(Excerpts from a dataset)
BEGIN
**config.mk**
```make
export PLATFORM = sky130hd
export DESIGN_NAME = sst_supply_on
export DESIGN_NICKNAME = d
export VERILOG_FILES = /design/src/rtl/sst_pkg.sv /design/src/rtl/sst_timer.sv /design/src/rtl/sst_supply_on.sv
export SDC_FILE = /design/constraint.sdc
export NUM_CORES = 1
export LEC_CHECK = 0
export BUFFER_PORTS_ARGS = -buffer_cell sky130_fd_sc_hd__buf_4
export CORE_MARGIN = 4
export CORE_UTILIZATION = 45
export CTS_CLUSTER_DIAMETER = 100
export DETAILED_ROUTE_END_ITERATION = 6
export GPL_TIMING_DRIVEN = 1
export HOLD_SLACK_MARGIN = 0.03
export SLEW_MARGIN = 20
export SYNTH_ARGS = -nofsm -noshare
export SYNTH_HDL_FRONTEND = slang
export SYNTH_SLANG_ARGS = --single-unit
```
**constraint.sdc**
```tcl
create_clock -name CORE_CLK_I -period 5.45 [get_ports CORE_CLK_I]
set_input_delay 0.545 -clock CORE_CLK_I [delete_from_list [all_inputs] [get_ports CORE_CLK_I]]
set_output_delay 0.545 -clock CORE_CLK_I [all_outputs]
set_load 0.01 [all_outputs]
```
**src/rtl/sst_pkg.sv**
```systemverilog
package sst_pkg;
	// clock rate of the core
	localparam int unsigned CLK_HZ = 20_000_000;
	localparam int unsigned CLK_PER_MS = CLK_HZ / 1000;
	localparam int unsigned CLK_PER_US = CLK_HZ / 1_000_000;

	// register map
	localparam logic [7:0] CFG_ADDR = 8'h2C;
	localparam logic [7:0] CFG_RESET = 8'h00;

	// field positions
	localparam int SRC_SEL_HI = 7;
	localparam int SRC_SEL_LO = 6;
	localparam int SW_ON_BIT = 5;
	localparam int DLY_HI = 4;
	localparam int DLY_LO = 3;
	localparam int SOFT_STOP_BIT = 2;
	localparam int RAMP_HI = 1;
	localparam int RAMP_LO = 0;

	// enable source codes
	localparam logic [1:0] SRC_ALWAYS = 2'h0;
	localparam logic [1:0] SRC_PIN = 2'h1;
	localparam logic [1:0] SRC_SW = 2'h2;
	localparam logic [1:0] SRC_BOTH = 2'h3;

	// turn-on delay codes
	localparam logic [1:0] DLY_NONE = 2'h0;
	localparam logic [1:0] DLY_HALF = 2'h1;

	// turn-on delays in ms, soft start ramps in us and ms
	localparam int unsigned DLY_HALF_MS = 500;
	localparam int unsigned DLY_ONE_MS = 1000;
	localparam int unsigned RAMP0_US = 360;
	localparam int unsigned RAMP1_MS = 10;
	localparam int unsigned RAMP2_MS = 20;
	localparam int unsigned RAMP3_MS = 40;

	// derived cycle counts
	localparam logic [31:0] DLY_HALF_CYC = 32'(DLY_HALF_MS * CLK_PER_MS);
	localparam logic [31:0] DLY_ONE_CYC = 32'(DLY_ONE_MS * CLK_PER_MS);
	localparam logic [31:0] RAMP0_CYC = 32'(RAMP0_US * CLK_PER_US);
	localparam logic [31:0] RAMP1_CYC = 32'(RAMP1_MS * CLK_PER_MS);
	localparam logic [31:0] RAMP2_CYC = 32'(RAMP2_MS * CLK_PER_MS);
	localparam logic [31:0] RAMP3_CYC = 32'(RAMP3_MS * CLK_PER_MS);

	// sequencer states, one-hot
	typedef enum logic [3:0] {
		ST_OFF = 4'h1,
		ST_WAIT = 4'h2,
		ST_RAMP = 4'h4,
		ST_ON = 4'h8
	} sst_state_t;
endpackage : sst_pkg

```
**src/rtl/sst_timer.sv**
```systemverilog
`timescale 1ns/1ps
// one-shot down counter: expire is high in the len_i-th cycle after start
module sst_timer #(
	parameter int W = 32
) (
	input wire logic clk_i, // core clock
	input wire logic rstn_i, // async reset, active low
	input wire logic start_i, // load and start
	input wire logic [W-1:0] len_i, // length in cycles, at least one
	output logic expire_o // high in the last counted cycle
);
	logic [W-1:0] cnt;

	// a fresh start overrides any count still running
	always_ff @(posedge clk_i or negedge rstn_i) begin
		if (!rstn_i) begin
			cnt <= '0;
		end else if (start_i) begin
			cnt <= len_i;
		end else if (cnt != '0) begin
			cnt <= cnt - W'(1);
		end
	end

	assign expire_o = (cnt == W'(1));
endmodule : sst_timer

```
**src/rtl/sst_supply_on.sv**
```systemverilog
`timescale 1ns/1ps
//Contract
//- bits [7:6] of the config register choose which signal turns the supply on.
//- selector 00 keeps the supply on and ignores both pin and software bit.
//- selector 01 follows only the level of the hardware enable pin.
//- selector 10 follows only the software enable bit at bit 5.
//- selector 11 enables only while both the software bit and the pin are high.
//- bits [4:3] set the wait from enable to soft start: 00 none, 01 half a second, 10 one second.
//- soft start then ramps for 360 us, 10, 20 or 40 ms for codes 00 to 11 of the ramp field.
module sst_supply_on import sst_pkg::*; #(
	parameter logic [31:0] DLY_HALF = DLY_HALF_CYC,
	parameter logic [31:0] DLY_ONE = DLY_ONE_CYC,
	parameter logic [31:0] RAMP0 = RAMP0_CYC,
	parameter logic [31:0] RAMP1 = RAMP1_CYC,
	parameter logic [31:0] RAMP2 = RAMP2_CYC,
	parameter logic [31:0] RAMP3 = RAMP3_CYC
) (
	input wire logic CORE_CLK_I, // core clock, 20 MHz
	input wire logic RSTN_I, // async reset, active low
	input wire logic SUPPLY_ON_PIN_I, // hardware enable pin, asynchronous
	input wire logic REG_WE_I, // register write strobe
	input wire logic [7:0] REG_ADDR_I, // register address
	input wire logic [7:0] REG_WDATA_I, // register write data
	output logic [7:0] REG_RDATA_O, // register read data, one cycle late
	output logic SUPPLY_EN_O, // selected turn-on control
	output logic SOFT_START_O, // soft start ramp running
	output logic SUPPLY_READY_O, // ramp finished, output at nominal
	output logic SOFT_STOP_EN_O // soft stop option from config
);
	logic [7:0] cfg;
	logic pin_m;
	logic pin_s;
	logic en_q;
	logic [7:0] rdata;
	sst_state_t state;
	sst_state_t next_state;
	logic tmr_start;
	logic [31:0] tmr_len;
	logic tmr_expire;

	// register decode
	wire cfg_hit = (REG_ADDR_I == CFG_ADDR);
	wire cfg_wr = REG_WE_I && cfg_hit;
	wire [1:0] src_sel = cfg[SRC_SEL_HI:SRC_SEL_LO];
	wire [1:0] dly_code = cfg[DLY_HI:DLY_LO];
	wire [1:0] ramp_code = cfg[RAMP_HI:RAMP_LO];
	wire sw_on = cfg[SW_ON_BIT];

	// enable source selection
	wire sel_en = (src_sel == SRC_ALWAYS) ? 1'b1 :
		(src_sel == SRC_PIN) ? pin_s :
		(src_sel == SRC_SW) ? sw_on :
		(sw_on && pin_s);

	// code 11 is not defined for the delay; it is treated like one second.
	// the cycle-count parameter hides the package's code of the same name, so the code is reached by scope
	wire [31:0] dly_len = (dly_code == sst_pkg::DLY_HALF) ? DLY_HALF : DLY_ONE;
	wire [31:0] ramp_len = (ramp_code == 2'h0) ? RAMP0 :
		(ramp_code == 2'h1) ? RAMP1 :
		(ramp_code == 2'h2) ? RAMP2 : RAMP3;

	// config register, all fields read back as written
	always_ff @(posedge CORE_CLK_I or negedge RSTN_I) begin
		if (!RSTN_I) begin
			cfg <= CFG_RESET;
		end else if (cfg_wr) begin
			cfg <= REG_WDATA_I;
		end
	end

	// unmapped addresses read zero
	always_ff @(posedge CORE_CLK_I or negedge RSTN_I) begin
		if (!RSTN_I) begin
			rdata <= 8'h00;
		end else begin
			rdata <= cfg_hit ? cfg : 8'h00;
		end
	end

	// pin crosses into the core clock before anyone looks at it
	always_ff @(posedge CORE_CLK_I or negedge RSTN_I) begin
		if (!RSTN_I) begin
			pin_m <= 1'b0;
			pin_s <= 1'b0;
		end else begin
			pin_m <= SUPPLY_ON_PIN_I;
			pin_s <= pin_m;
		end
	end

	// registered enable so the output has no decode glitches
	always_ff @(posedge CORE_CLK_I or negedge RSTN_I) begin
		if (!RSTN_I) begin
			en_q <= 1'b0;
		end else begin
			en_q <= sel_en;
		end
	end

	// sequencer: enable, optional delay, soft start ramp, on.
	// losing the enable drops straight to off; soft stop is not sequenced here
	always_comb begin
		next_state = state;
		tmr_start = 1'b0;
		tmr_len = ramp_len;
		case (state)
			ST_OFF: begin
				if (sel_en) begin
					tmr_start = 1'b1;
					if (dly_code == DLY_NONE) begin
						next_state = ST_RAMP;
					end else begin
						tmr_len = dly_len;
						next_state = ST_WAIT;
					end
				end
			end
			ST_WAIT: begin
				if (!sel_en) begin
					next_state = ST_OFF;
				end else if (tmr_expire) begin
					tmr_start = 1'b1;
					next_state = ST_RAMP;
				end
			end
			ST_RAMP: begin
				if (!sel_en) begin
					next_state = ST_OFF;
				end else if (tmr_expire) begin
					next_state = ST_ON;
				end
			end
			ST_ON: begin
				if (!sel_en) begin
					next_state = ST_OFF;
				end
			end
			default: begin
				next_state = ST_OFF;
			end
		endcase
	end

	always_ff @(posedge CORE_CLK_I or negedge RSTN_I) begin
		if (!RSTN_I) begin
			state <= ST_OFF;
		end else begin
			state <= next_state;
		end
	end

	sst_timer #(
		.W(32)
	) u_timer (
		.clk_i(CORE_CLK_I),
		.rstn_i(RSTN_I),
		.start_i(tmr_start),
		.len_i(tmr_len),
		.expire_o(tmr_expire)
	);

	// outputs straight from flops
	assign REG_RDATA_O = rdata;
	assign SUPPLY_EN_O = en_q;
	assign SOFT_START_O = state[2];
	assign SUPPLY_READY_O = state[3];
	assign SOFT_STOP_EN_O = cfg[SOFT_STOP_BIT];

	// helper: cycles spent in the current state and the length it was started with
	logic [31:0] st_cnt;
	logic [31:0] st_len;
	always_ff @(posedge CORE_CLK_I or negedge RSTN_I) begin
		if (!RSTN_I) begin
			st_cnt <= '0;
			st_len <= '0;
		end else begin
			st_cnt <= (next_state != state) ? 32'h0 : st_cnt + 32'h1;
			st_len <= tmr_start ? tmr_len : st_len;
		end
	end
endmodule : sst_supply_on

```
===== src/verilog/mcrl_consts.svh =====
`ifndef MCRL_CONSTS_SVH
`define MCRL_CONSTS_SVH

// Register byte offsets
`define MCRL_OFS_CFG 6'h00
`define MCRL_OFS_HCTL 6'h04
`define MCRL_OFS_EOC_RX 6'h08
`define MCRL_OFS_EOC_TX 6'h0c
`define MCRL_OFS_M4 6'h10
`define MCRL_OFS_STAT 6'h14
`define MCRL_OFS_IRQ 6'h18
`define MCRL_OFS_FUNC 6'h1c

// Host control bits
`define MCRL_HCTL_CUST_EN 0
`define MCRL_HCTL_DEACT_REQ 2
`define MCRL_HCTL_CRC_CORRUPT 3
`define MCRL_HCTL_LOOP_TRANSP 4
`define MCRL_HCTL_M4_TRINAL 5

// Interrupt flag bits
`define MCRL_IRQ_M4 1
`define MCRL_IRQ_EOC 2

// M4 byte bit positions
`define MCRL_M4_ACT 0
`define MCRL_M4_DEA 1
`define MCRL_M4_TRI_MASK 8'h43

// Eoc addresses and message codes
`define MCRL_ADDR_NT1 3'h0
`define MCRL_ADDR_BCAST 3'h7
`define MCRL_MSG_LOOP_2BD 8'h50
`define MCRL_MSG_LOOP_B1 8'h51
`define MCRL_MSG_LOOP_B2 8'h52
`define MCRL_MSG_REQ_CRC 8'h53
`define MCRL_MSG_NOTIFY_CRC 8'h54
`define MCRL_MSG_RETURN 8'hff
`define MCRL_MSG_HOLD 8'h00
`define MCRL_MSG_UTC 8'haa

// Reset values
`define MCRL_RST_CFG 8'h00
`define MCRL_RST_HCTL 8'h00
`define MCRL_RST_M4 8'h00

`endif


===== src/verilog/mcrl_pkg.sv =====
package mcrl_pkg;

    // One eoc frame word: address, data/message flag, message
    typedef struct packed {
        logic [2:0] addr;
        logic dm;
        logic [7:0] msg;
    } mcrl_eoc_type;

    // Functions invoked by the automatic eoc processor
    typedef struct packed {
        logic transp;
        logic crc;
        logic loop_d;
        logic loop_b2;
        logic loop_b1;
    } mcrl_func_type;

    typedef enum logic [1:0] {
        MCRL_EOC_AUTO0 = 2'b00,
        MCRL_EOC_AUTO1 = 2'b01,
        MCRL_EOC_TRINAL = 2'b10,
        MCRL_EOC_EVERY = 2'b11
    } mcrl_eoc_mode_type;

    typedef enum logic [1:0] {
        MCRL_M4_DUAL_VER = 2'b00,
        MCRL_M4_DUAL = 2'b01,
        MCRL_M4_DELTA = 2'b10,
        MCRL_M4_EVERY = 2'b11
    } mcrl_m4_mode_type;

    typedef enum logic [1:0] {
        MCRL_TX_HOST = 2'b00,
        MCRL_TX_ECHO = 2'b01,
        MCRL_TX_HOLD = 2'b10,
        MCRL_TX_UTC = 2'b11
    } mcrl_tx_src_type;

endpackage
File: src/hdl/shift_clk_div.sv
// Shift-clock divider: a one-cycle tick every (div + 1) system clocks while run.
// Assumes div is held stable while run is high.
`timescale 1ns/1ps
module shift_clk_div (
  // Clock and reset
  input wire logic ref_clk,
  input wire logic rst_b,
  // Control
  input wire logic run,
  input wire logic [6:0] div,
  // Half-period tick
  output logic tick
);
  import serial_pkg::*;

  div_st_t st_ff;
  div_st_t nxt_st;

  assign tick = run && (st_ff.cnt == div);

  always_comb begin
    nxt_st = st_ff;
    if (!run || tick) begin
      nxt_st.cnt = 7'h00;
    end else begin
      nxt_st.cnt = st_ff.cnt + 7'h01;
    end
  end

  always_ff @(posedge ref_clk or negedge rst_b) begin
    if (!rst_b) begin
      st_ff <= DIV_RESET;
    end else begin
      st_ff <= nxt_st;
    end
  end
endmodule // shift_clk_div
END
BEGIN
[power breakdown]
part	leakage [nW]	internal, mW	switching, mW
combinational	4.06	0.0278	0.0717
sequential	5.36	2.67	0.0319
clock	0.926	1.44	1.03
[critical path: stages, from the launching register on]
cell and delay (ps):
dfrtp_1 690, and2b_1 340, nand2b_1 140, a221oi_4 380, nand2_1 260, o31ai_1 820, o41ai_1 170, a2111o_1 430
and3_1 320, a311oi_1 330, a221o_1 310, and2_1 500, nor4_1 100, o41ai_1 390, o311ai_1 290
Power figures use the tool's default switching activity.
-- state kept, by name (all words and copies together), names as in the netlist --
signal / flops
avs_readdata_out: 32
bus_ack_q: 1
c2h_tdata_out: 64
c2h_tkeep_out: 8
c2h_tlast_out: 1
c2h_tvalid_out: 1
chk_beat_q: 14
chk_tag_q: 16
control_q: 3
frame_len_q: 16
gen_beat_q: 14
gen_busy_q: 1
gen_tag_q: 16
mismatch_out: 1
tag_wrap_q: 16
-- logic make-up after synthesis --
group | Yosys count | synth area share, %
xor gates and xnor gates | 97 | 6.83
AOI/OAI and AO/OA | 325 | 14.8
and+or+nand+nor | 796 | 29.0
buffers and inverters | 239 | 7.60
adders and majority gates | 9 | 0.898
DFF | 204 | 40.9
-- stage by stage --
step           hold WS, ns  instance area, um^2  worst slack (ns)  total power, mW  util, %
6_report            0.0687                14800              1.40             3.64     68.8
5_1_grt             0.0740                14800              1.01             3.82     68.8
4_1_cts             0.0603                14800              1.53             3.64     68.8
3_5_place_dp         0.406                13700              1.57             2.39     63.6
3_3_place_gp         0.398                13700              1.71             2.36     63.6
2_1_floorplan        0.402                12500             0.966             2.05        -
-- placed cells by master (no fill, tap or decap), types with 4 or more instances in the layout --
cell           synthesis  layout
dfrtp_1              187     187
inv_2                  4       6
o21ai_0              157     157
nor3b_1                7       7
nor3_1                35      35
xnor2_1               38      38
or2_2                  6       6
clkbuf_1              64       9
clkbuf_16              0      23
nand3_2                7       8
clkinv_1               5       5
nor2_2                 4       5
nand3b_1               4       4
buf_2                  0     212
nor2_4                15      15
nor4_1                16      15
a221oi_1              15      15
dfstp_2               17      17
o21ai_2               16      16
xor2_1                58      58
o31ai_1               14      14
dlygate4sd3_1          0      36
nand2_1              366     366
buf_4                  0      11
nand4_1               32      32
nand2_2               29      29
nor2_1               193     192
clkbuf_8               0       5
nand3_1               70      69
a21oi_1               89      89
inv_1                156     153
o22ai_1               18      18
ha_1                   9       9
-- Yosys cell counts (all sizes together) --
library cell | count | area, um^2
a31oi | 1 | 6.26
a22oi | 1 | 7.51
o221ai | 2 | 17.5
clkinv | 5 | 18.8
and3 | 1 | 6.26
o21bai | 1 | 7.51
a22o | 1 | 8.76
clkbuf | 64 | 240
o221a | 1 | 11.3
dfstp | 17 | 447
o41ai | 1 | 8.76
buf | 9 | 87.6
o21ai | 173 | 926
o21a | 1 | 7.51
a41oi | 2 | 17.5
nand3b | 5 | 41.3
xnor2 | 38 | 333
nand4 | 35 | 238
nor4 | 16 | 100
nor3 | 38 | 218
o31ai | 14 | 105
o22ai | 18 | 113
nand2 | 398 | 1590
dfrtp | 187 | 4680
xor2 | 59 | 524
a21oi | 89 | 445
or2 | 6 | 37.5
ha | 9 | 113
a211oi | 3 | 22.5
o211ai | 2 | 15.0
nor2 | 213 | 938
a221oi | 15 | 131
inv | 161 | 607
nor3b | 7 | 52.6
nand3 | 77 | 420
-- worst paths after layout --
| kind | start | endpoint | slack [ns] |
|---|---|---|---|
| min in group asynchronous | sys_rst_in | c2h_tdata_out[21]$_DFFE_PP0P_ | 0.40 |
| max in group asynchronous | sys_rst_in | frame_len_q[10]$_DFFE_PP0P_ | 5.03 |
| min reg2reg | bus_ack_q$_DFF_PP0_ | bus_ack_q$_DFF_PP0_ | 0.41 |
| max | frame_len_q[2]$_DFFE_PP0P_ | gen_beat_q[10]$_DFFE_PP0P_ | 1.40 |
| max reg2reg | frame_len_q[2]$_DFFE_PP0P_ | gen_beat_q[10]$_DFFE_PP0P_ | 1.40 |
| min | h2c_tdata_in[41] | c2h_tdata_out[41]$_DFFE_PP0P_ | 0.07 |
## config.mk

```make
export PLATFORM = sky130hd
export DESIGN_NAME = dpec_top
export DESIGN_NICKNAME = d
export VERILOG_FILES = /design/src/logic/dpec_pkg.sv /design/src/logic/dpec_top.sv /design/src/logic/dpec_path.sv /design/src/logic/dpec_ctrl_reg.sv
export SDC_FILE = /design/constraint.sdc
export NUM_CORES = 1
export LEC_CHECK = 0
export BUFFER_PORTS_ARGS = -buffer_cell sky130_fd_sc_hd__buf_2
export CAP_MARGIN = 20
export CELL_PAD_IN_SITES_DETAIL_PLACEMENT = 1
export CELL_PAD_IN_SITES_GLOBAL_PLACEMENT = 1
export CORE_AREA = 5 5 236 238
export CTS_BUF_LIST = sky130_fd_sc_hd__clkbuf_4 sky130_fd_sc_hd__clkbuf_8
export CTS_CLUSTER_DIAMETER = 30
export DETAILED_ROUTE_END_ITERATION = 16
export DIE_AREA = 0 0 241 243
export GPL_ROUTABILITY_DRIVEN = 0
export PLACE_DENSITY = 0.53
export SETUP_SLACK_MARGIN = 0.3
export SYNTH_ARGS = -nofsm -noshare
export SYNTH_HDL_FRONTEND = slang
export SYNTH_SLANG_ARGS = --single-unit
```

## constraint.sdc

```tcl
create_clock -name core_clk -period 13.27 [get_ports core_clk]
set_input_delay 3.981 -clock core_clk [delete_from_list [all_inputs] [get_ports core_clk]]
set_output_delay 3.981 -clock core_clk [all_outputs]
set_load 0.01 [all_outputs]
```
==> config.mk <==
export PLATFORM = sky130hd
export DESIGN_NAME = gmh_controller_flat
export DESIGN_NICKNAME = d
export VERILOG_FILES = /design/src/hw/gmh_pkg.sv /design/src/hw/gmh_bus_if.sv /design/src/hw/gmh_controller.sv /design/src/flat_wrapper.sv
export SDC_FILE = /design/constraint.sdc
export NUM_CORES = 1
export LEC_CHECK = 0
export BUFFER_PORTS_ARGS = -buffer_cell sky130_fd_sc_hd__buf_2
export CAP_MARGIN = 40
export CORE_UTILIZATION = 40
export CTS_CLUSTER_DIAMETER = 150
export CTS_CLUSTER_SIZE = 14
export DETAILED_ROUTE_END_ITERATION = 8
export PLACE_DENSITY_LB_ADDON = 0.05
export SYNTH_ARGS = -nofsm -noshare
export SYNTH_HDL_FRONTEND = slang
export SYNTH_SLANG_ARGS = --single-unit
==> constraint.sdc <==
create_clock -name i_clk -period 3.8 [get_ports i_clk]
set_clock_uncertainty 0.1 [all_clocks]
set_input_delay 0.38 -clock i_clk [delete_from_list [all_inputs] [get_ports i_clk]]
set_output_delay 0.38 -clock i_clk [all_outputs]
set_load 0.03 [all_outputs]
END
• [What needs to be done]:
For this task, write out exactly the lines of the entries above, starting at the line with "o221ai | 2 | 17.5" and ending at the line with "max | frame_len_q[2]$_DFFE_PP0P_", both included, and no others.

• [Solution to the exercise]:
o221ai | 2 | 17.5
clkinv | 5 | 18.8
and3 | 1 | 6.26
o21bai | 1 | 7.51
a22o | 1 | 8.76
clkbuf | 64 | 240
o221a | 1 | 11.3
dfstp | 17 | 447
o41ai | 1 | 8.76
buf | 9 | 87.6
o21ai | 173 | 926
o21a | 1 | 7.51
a41oi | 2 | 17.5
nand3b | 5 | 41.3
xnor2 | 38 | 333
nand4 | 35 | 238
nor4 | 16 | 100
nor3 | 38 | 218
o31ai | 14 | 105
o22ai | 18 | 113
nand2 | 398 | 1590
dfrtp | 187 | 4680
xor2 | 59 | 524
a21oi | 89 | 445
or2 | 6 | 37.5
ha | 9 | 113
a211oi | 3 | 22.5
o211ai | 2 | 15.0
nor2 | 213 | 938
a221oi | 15 | 131
inv | 161 | 607
nor3b | 7 | 52.6
nand3 | 77 | 420
-- worst paths after layout --
| kind | start | endpoint | slack [ns] |
|---|---|---|---|
| min in group asynchronous | sys_rst_in | c2h_tdata_out[21]$_DFFE_PP0P_ | 0.40 |
| max in group asynchronous | sys_rst_in | frame_len_q[10]$_DFFE_PP0P_ | 5.03 |
| min reg2reg | bus_ack_q$_DFF_PP0_ | bus_ack_q$_DFF_PP0_ | 0.41 |
| max | frame_len_q[2]$_DFFE_PP0P_ | gen_beat_q[10]$_DFFE_PP0P_ | 1.40 |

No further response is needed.